Systems that employ feedback control are all around you: stereo amplifiers, CD players, electric vehicles, radar antennas, and high performance airplanes, to name a few. The creation of successful feedback-controlled systems almost always requires more than the application of a set of analytical techniques. Good feedback system design requires the connection and application of theory to problems of practical interest, as well as a rich understanding of how to make trade-offs amongst all the parts of a system.
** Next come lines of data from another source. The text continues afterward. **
[src/gis_defs.svh]
// Purpose: offsets, field positions, reset values and bus command codes
// Assumes: APB with 32-bit data, one aligned word per register
// Notes:   included by the command decoder, the status word block and the test
`ifndef GIS_DEFS_SVH
`define GIS_DEFS_SVH

// Register byte offsets
`define GIS_OFF_STATUS   12'h000
`define GIS_OFF_ERRCODE  12'h004
`define GIS_OFF_COUNT    12'h008
`define GIS_OFF_CTRL     12'h00c
`define GIS_OFF_CALL     12'h010
`define GIS_OFF_ADDR     12'h014

// Status word bit positions
`define GIS_BIT_ERR      15
`define GIS_BIT_TIMEOUT_FLAG     14
`define GIS_BIT_END      13
`define GIS_BIT_SRQ      12
`define GIS_BIT_COMPLETION_FLAG     8
`define GIS_BIT_LOK      7
`define GIS_BIT_REM      6
`define GIS_BIT_CIC      5
`define GIS_BIT_ATN      4
`define GIS_BIT_TACS     3
`define GIS_BIT_LACS     2
`define GIS_BIT_DTAS     1
`define GIS_BIT_DCAS     0

// Control register fields
`define GIS_CTRL_EOS_EN  0
`define GIS_CTRL_EOI_ONLY 1
`define GIS_CTRL_SEC_EN  2
`define GIS_CTRL_EOS_LSB 8

// Call register fields
`define GIS_CALL_ERR     15
`define GIS_CALL_TIMEOUT_FLAG    14
`define GIS_CALL_IO      13
`define GIS_CALL_DTAS_CLR 1
`define GIS_CALL_DCAS_CLR 0
`define GIS_CALL_CODE_LSB 16

// Reset values
`define GIS_RST_STATUS   16'h0100
`define GIS_RST_CTRL     16'h0000
`define GIS_RST_ADDR     16'h0000

// Bus command bytes (ATN true)
`define GIS_CMD_GTL      8'h01
`define GIS_CMD_SDC      8'h04
`define GIS_CMD_GET      8'h08
`define GIS_CMD_LLO      8'h11
`define GIS_CMD_DCL      8'h14
`define GIS_CMD_UNL      8'h3f
`define GIS_CMD_UNT      8'h5f

`endif

[src/gis_pkg.sv]
// Purpose: shared types for the interface status word block
// Assumes: constants come from gis_defs.svh
// Notes:   types only
package gis_pkg;
	typedef logic [15:0] gis_word_t;
	typedef enum logic [1:0] {
		GIS_IDLE  = 2'b00,
		GIS_XFER  = 2'b01,
		GIS_DONE  = 2'b10
	} gis_xfer_e;
endpackage

[src/gis_cmd_decode.sv]
// Purpose: decodes one bus command byte seen with attention true
// Assumes: address bytes use the usual 0x20 listen / 0x40 talk groups
// Notes:   purely combinational
`timescale 1ns/1ps
`include "gis_defs.svh"
module gis_cmd_decode (
	input  wire logic [7:0] cmd_byte,
	input  wire logic [4:0] own_addr,
	output logic            is_my_listen,
	output logic            is_my_talk,
	output logic            is_other_talk,
	output logic            is_unl,
	output logic            is_unt,
	output logic            is_llo,
	output logic            is_gtl,
	output logic            is_get,
	output logic            is_dcl,
	output logic            is_sdc,
	output logic            is_secondary
);
	wire [6:0] code = cmd_byte[6:0];

	// Address groups and universal or addressed commands
	assign is_unl        = code == 7'(`GIS_CMD_UNL);
	assign is_unt        = code == 7'(`GIS_CMD_UNT);
	assign is_my_listen  = code[6:5] == 2'h1 && !is_unl
		&& code[4:0] == own_addr;
	assign is_my_talk    = code[6:5] == 2'h2 && !is_unt
		&& code[4:0] == own_addr;
	assign is_other_talk = code[6:5] == 2'h2 && !is_unt
		&& code[4:0] != own_addr;
	assign is_llo        = code == 7'(`GIS_CMD_LLO);
	assign is_gtl        = code == 7'(`GIS_CMD_GTL);
	assign is_get        = code == 7'(`GIS_CMD_GET);
	assign is_dcl        = code == 7'(`GIS_CMD_DCL);
	assign is_sdc        = code == 7'(`GIS_CMD_SDC);
	assign is_secondary  = code[6:5] == 2'h3 && code != 7'h7f;
endmodule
This course focuses on the design of feedback systems, using the intuitive analysis tools of classical control theory. The course content includes time-domain, frequency-domain, and s-plane concepts that provide insight into the behavior of linear and nonlinear systems. Applications to mechanical and electronics systems, including servomechanism design, vibration isolation, operational amplifier compensation, power conversion, waveform generators, and phase lock loops are explored.

Course Contents

1. Introduction to Feedback Systems:
   History of regeneration, feedback, and automatic control. Drawing block diagrams, standard terminology, and system structure. Desensitivity. Review of Laplace transforms and Bode plots.
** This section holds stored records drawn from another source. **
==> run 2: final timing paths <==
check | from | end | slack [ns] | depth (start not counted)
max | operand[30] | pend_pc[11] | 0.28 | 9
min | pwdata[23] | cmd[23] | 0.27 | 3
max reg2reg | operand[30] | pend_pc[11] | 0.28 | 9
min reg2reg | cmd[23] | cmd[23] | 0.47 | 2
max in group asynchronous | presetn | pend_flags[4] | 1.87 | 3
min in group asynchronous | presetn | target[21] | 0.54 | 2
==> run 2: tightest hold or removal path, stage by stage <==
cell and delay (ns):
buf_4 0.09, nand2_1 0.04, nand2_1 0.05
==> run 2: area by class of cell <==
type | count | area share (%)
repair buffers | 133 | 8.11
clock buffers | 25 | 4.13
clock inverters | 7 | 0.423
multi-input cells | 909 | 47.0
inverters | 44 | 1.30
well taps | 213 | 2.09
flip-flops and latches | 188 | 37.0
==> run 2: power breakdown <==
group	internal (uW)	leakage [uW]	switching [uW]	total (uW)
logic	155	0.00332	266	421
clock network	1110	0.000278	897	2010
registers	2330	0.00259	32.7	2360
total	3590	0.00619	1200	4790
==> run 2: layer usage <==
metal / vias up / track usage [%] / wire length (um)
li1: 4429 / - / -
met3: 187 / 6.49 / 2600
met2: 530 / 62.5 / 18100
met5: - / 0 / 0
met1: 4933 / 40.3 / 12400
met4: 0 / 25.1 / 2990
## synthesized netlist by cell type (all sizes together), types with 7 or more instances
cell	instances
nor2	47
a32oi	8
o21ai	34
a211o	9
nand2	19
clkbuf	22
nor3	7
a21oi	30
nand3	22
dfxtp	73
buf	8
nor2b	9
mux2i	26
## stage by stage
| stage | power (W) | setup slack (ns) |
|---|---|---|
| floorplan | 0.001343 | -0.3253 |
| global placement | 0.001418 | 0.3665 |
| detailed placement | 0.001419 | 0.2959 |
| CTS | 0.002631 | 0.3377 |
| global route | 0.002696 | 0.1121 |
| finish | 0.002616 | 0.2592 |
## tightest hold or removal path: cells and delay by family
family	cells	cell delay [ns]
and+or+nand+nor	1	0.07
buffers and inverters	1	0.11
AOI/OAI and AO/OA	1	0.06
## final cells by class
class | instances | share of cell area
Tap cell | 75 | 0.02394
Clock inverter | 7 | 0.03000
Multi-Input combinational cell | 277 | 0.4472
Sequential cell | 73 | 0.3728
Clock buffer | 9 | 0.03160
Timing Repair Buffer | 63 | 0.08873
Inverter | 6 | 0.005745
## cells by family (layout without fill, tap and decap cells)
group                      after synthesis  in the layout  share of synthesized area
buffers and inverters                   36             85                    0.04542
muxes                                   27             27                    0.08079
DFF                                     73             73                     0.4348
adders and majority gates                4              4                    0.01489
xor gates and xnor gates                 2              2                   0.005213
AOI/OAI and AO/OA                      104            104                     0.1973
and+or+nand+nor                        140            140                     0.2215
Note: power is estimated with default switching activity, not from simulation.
2. Modeling and Responses:
   Modeling and linearization of systems. Relationships between time and frequency response. Steady-state errors. DC motors and servomechanisms.

3. Stability:
   Review of complex analysis. Introduction to stability. Maxwell, Routh, and Nyquist. Evans' root-locus method.

4. Root Locus Method:
   The characteristic equation. The root-locus rules. Root-locus examples. The inverted pendulum system.

5. Nyquist Criterion:
   Conformal mapping and Cauchy's Residue Theorem. The Nyquist Criterion. Examples of the Nyquist Criterion. Degree of stability and gain setting.
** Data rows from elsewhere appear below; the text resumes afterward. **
**src/pkg/ptm_map.svh**
```systemverilog
// Register offsets, field positions, reset values and ratios of the timer
`ifndef PTM_MAP_SVH
`define PTM_MAP_SVH

// ----------------------------------------------------------------------
// Register offsets
// ----------------------------------------------------------------------
`define PTM_ADDR_EVENT_CFG 16'hffc0
`define PTM_ADDR_SRC_WAVE 16'hffc1
`define PTM_ADDR_T0_CTRL 16'hffc2
`define PTM_ADDR_T1_CTRL 16'hffc3
`define PTM_ADDR_T0_RLD_LO 16'hffc4
`define PTM_ADDR_T0_RLD_HI 16'hffc5
`define PTM_ADDR_T1_RLD_LO 16'hffc6
`define PTM_ADDR_T1_RLD_HI 16'hffc7
`define PTM_ADDR_T0_CNT_LO 16'hffc8
`define PTM_ADDR_T0_CNT_HI 16'hffc9
`define PTM_ADDR_T1_CNT_LO 16'hffca
`define PTM_ADDR_T1_CNT_HI 16'hffcb
`define PTM_ADDR_IRQ_MASK 16'hffe2
`define PTM_ADDR_IRQ_FLAG 16'hfff2

// ----------------------------------------------------------------------
// Field positions
// ----------------------------------------------------------------------
`define PTM_EVT_POL_BIT 0
`define PTM_EVT_NR_BIT 1
`define PTM_EVT_MODE_BIT 2
`define PTM_SRC_T0_BIT 0
`define PTM_SRC_T1_BIT 1
`define PTM_WAVE_EN_BIT 2
`define PTM_WAVE_CH_BIT 3
`define PTM_CTRL_RUN_BIT 0
`define PTM_CTRL_RLD_BIT 1
`define PTM_CTRL_DIV_LSB 2

// ----------------------------------------------------------------------
// Reset values and prescaler terminal counts (ratio minus one)
// ----------------------------------------------------------------------
`define PTM_NIB_RESET 4'h0
`define PTM_CNT_RESET 8'h00
`define PTM_LAST_DIV1 8'h00
`define PTM_LAST_DIV4 8'h03
`define PTM_LAST_DIV32 8'h1f
`define PTM_LAST_DIV256 8'hff

`endif

```
**src/pkg/ptm_pkg.sv**
```systemverilog
// Types shared by the dual programmable timer
package ptm_pkg;
  typedef logic [15:0] ptm_addr_t;
  typedef logic [3:0] ptm_nib_t;
  typedef logic [7:0] ptm_cnt_t;
  typedef logic [1:0] ptm_div_t;
endpackage

```
**src/hdl/ptm_timer.sv**
```systemverilog
// Dual 8-bit programmable timer: prescalers, counters, flags, square wave
//
// Operation
// - Each timer has its own prescaler with independent source and ratio.
// - Source select 0 takes the slow oscillator, 1 the fast oscillator.
// - Ratio code 11 divides by 256, 10 by 32, 01 by 4, 00 by 1.
// - Prescaler runs only with run bit set; counter decrements on its output.
// - In event mode timer 0 ignores its source and ratio settings.
// - Underflow sets that timer's interrupt flag and raises a request.
// - Mask bit 0 blocks the request; the flag is still set.
// - Square wave toggles once per underflow of the selected timer.
// - Channel select 0 picks timer 0, 1 picks timer 1.
// - Output enable 1 puts the wave on the pin; 0 holds it high.
// - Enable gates the wave directly, so a half-cycle glitch may occur.
// - Timer 1 underflows halved clock the serial unit while it runs.
// - Event config holds polarity, noise reject, event mode; bit 3 reads 0.
// - Source and wave register holds both source selects, enable, channel.
// - Control holds run, write-only reload strobe reading 0, ratio field.
// - Reload values split into low and high nibbles at paired addresses.
// - Writing 1 to the reload strobe copies reload data into the counter.
// - On underflow the counter reloads and keeps counting down.
// - Run and stop leave the count untouched; counting resumes from it.
// - Reading the low count nibble latches the high nibble.
`timescale 1ns/100ps
`include "ptm_map.svh"

module ptm_timer (
  input wire logic clk,
  input wire logic srst,
  input wire logic ce,
  input wire ptm_pkg::ptm_addr_t addr,
  input wire ptm_pkg::ptm_nib_t wr_data,
  input wire logic wr_en,
  input wire logic rd_en,
  output ptm_pkg::ptm_nib_t rd_data,
  input wire logic slow_osc_clk,
  input wire logic fast_osc_clk,
  input wire logic t0_event_tick,
  output logic t0_event_mode,
  output logic t0_noise_reject_en,
  output logic t0_edge_polarity,
  output logic t0_run,
  output logic t1_run,
  output logic t0_underflow,
  output logic t1_underflow,
  output logic t0_irq_req,
  output logic t1_irq_req,
  output logic square_wave,
  output logic shared_out_pin,
  output logic serial_clk
);
  import ptm_pkg::*;

  // --------------------------------------------------------------------
  // Terminal count of the prescaler for a ratio code
  // --------------------------------------------------------------------
  function automatic ptm_cnt_t div_last(input ptm_div_t code);
    ptm_cnt_t last;
    last = `PTM_LAST_DIV1;
    unique case (code)
      2'h0: last = `PTM_LAST_DIV1;
      2'h1: last = `PTM_LAST_DIV4;
      2'h2: last = `PTM_LAST_DIV32;
      2'h3: last = `PTM_LAST_DIV256;
    endcase
    return last;
  endfunction

  // --------------------------------------------------------------------
  // Registers
  // --------------------------------------------------------------------
  logic evt_pol_reg;
  logic evt_nr_reg;
  logic evt_mode_reg;
  logic [1:0] src_sel_reg;
  logic wave_en_reg;
  logic wave_ch_reg;
  logic [1:0] run_reg;
  ptm_div_t div_reg [2];
  ptm_cnt_t reload_reg [2];
  ptm_cnt_t cnt_reg [2];
  ptm_cnt_t pre_reg [2];
  ptm_nib_t hi_hold_reg [2];
  logic [1:0] irq_en_reg;
  logic [1:0] irq_flag_reg;
  logic wave_reg;
  logic serial_reg;
  ptm_nib_t rd_data_reg;
  ptm_nib_t rd_data_next;

  // --------------------------------------------------------------------
  // Oscillator pins: two-stage sync, then a rising-edge detector
  // --------------------------------------------------------------------
  logic [1:0] slow_sync_reg;
  logic [1:0] fast_sync_reg;
  logic slow_last_reg;
  logic fast_last_reg;

  always_ff @(posedge clk) begin
    if (srst) begin
      slow_sync_reg <= 2'h0;
      fast_sync_reg <= 2'h0;
      slow_last_reg <= 1'b0;
      fast_last_reg <= 1'b0;
    end else if (ce) begin
      slow_sync_reg <= {slow_sync_reg[0], slow_osc_clk};
      fast_sync_reg <= {fast_sync_reg[0], fast_osc_clk};
      slow_last_reg <= slow_sync_reg[1];
      fast_last_reg <= fast_sync_reg[1];
    end
  end

  // Oscillator pins must run below half the clk rate; faster edges merge
  // in the synchroniser and ticks are lost
  wire slow_tick = slow_sync_reg[1] & ~slow_last_reg;
  wire fast_tick = fast_sync_reg[1] & ~fast_last_reg;

  // --------------------------------------------------------------------
  // Address decode
  // --------------------------------------------------------------------
  wire wr_evt = wr_en && (addr == `PTM_ADDR_EVENT_CFG);
  wire wr_src = wr_en && (addr == `PTM_ADDR_SRC_WAVE);
  wire [1:0] wr_ctrl = {wr_en && (addr == `PTM_ADDR_T1_CTRL),
                        wr_en && (addr == `PTM_ADDR_T0_CTRL)};
  wire [1:0] wr_rld_lo = {wr_en && (addr == `PTM_ADDR_T1_RLD_LO),
                          wr_en && (addr == `PTM_ADDR_T0_RLD_LO)};
  wire [1:0] wr_rld_hi = {wr_en && (addr == `PTM_ADDR_T1_RLD_HI),
                          wr_en && (addr == `PTM_ADDR_T0_RLD_HI)};
  wire wr_mask = wr_en && (addr == `PTM_ADDR_IRQ_MASK);
  wire wr_flag = wr_en && (addr == `PTM_ADDR_IRQ_FLAG);
  wire [1:0] rd_cnt_lo = {rd_en && (addr == `PTM_ADDR_T1_CNT_LO),
                          rd_en && (addr == `PTM_ADDR_T0_CNT_LO)};
  wire [1:0] reload_hit = wr_ctrl & {2{wr_data[`PTM_CTRL_RLD_BIT]}};

  // --------------------------------------------------------------------
  // Count clock selection
  // --------------------------------------------------------------------
  wire [1:0] src_tick;
  wire [1:0] pre_wrap;
  wire [1:0] count_pulse;
  wire [1:0] uflow;

  assign src_tick[0] = src_sel_reg[0] ? fast_tick : slow_tick;
  assign src_tick[1] = src_sel_reg[1] ? fast_tick : slow_tick;
  assign pre_wrap[0] = pre_reg[0] == div_last(div_reg[0]);
  assign pre_wrap[1] = pre_reg[1] == div_last(div_reg[1]);
  assign count_pulse[0] = run_reg[0] &&
    (evt_mode_reg ? t0_event_tick : (src_tick[0] && pre_wrap[0]));
  // Timer 1 has no event input, so it always counts prescaler output
  assign count_pulse[1] = run_reg[1] && src_tick[1] && pre_wrap[1];
  // A zero reload gives one underflow on every count pulse
  // Strobe wins over a count landing in the same cycle
  assign uflow = count_pulse & ~reload_hit &
                 {cnt_reg[1] == 8'h00, cnt_reg[0] == 8'h00};

  // --------------------------------------------------------------------
  // Configuration registers
  // --------------------------------------------------------------------
  always_ff @(posedge clk) begin
    if (srst) begin
      evt_pol_reg <= 1'b0;
      evt_nr_reg <= 1'b0;
      evt_mode_reg <= 1'b0;
      src_sel_reg <= 2'h0;
      wave_en_reg <= 1'b0;
      wave_ch_reg <= 1'b0;
      irq_en_reg <= 2'h0;
    end else if (ce) begin
      if (wr_evt) begin
        evt_pol_reg <= wr_data[`PTM_EVT_POL_BIT];
        evt_nr_reg <= wr_data[`PTM_EVT_NR_BIT];
        evt_mode_reg <= wr_data[`PTM_EVT_MODE_BIT];
      end
      if (wr_src) begin
        src_sel_reg[0] <= wr_data[`PTM_SRC_T0_BIT];
        src_sel_reg[1] <= wr_data[`PTM_SRC_T1_BIT];
        wave_en_reg <= wr_data[`PTM_WAVE_EN_BIT];
        wave_ch_reg <= wr_data[`PTM_WAVE_CH_BIT];
      end
      if (wr_mask) begin
        irq_en_reg <= wr_data[1:0];
      end
    end
  end

  // --------------------------------------------------------------------
  // Per-timer control, reload data, prescaler and down counter
  // --------------------------------------------------------------------
  always_ff @(posedge clk) begin
    if (srst) begin
      run_reg <= 2'h0;
      for (int i = 0; i < 2; i++) begin
        div_reg[i] <= 2'h0;
        reload_reg[i] <= `PTM_CNT_RESET;
        cnt_reg[i] <= `PTM_CNT_RESET;
        pre_reg[i] <= `PTM_CNT_RESET;
      end
    end else if (ce) begin
      for (int i = 0; i < 2; i++) begin
        if (wr_ctrl[i]) begin
          run_reg[i] <= wr_data[`PTM_CTRL_RUN_BIT];
          div_reg[i] <= wr_data[`PTM_CTRL_DIV_LSB +: 2];
        end
        if (wr_rld_lo[i]) begin
          reload_reg[i][3:0] <= wr_data;
        end
        if (wr_rld_hi[i]) begin
          reload_reg[i][7:4] <= wr_data;
        end
        // Prescaler restarts from zero when stopped so each run
        // begins with a full divided period
        if (!run_reg[i]) begin
          pre_reg[i] <= `PTM_CNT_RESET;
        end else if (src_tick[i]) begin
          pre_reg[i] <= pre_wrap[i] ? `PTM_CNT_RESET : pre_reg[i] + 8'h01;
        end
        // Stopping simply withholds count pulses; the count is kept
        if (reload_hit[i]) begin
          cnt_reg[i] <= reload_reg[i];
        end else if (uflow[i]) begin
          cnt_reg[i] <= reload_reg[i];
        end else if (count_pulse[i]) begin
          cnt_reg[i] <= cnt_reg[i] - 8'h01;
        end
      end
    end
  end

  // --------------------------------------------------------------------
  // Interrupt flags: a set in the clearing cycle wins
  // --------------------------------------------------------------------
  // The mask only gates the request, so a polling loop still sees every
  // underflow in the flag
  always_ff @(posedge clk) begin
    if (srst) begin
      irq_flag_reg <= 2'h0;
    end else if (ce) begin
      irq_flag_reg <= (irq_flag_reg &
                       ~({2{wr_flag}} & wr_data[1:0])) | uflow;
    end
  end

  // --------------------------------------------------------------------
  // Square wave and serial clock dividers
  // --------------------------------------------------------------------
  wire wave_uflow = wave_ch_reg ? uflow[1] : uflow[0];

  always_ff @(posedge clk) begin
    if (srst) begin
      wave_reg <= 1'b0;
      serial_reg <= 1'b0;
    end else if (ce) begin
      if (wave_uflow) begin
        wave_reg <= ~wave_reg;
      end
      // Runs whatever the pin enable says
      if (uflow[1]) begin
        serial_reg <= ~serial_reg;
      end
    end
  end

  // --------------------------------------------------------------------
  // Count read-out with high nibble hold
  // --------------------------------------------------------------------
  // Only a low read loads the hold; a high read alone returns the value
  // latched by the last low read
  always_ff @(posedge clk) begin
    if (srst) begin
      hi_hold_reg[0] <= `PTM_NIB_RESET;
      hi_hold_reg[1] <= `PTM_NIB_RESET;
    end else if (ce) begin
      for (int i = 0; i < 2; i++) begin
        if (rd_cnt_lo[i]) begin
          hi_hold_reg[i] <= cnt_reg[i][7:4];
        end
      end
    end
  end

  // --------------------------------------------------------------------
  // Read mux; unmapped addresses read zero
  // --------------------------------------------------------------------
  always_comb begin
    rd_data_next = `PTM_NIB_RESET;
    unique case (addr)
      `PTM_ADDR_EVENT_CFG:
        rd_data_next = {1'b0, evt_mode_reg, evt_nr_reg, evt_pol_reg};
      `PTM_ADDR_SRC_WAVE:
        rd_data_next = {wave_ch_reg, wave_en_reg, src_sel_reg};
      `PTM_ADDR_T0_CTRL:
        rd_data_next = {div_reg[0], 1'b0, run_reg[0]};
      `PTM_ADDR_T1_CTRL:
        rd_data_next = {div_reg[1], 1'b0, run_reg[1]};
      `PTM_ADDR_T0_RLD_LO: rd_data_next = reload_reg[0][3:0];
      `PTM_ADDR_T0_RLD_HI: rd_data_next = reload_reg[0][7:4];
      `PTM_ADDR_T1_RLD_LO: rd_data_next = reload_reg[1][3:0];
      `PTM_ADDR_T1_RLD_HI: rd_data_next = reload_reg[1][7:4];
      `PTM_ADDR_T0_CNT_LO: rd_data_next = cnt_reg[0][3:0];
      `PTM_ADDR_T0_CNT_HI: rd_data_next = hi_hold_reg[0];
      `PTM_ADDR_T1_CNT_LO: rd_data_next = cnt_reg[1][3:0];
      `PTM_ADDR_T1_CNT_HI: rd_data_next = hi_hold_reg[1];
      `PTM_ADDR_IRQ_MASK: rd_data_next = {2'h0, irq_en_reg};
      `PTM_ADDR_IRQ_FLAG: rd_data_next = {2'h0, irq_flag_reg};
      default: rd_data_next = `PTM_NIB_RESET;
    endcase
  end

  // Idle read data are zero so several slaves can be ORed onto one bus
  always_ff @(posedge clk) begin
    if (srst) begin
      rd_data_reg <= `PTM_NIB_RESET;
    end else if (ce) begin
      rd_data_reg <= rd_en ? rd_data_next : `PTM_NIB_RESET;
    end
  end

  // --------------------------------------------------------------------
  // Outputs
  // --------------------------------------------------------------------
  assign rd_data = rd_data_reg;
  assign t0_event_mode = evt_mode_reg;
  assign t0_noise_reject_en = evt_nr_reg;
  assign t0_edge_polarity = evt_pol_reg;
  assign t0_run = run_reg[0];
  assign t1_run = run_reg[1];
  assign t0_underflow = uflow[0] & ce;
  assign t1_underflow = uflow[1] & ce;
  assign t0_irq_req = irq_flag_reg[0] & irq_en_reg[0];
  assign t1_irq_req = irq_flag_reg[1] & irq_en_reg[1];
  assign square_wave = wave_reg;
  // Plain gate, no resync: toggling the enable mid-phase can clip the
  // current half period of the wave
  assign shared_out_pin = wave_en_reg ? wave_reg : 1'b1;
  assign serial_clk = serial_reg;

endmodule

```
6. Frequency Domain Analysis:
   The Hall Chart. The Nichols chart. Relations between magnitude and phase: Bode diagrams. Gain margin and phase margin. Closed-loop performance specifications. The Bode Obstacle Course.

7. Compensation:
   Motivation and goals. Voltage regulators and op-amp gain-bandwidth product. Gain setting and dominant pole compensation. Lead and lag compensation.

8. Series Compensation Examples:
   Series compensation implementation with passive and active circuits. Compensation design example. Creative uses for decompensated op amps.

9. Minor-Loop Compensation:
   Compensation in servomechanisms. Op-amp compensation: 741 versus 101. Transimpedance amplifiers.

10. Minor-Loop Examples:
    Two-pole minor-loop compensation and tracking error. Op-amp compensation for capacitive loads. Right half-plane zero in op amps. Nested Miller compensation. History of the monolithic operational amplifier.

11. Frequently Encountered Transfer Functions:
    Dealing with right half-plane zeros, lightly damped quadratics, and time delays.

12. Nonlinear Systems:
    Describing functions. Saturating nonlinearities. Oscillators and describing function analysis. Conditional stability. Nonlinear compensation.

13. Phase Lock Loops I:
    Applications. Basic PLL design. Phase detectors.

14. Phase Lock Loops II:
    Clock/data recovery. Acquisition.

15. Power Conversion:
    Applications. Analysis of buck and boost topologies. PWM control. Current-mode control. Implementation details.

Schedule

Weekly four-hour lectures, usually 1pm-5pm with breaks and problem sessions. Weekly practice problems.

Instructor

Kent H. Lundberg attended the Massachusetts Institute of Technology, earning a Ph.D in Electrical Engineering in 2002. He is currently a Lecturer with the Department of Electrical Engineering and Computer Science. His research and teaching interests include the application of classical control theory to problems in analog circuit design. He consults for several industry corporations and organizations.

Dr. Lundberg has been involved in teaching MIT courses in circuit design and feedback systems as recitation instructor and lecturer for ten years. He is Associate Editor for History of IEEE Control Systems Magazine, and he collects old textbooks on radar, nuclear energy, and control.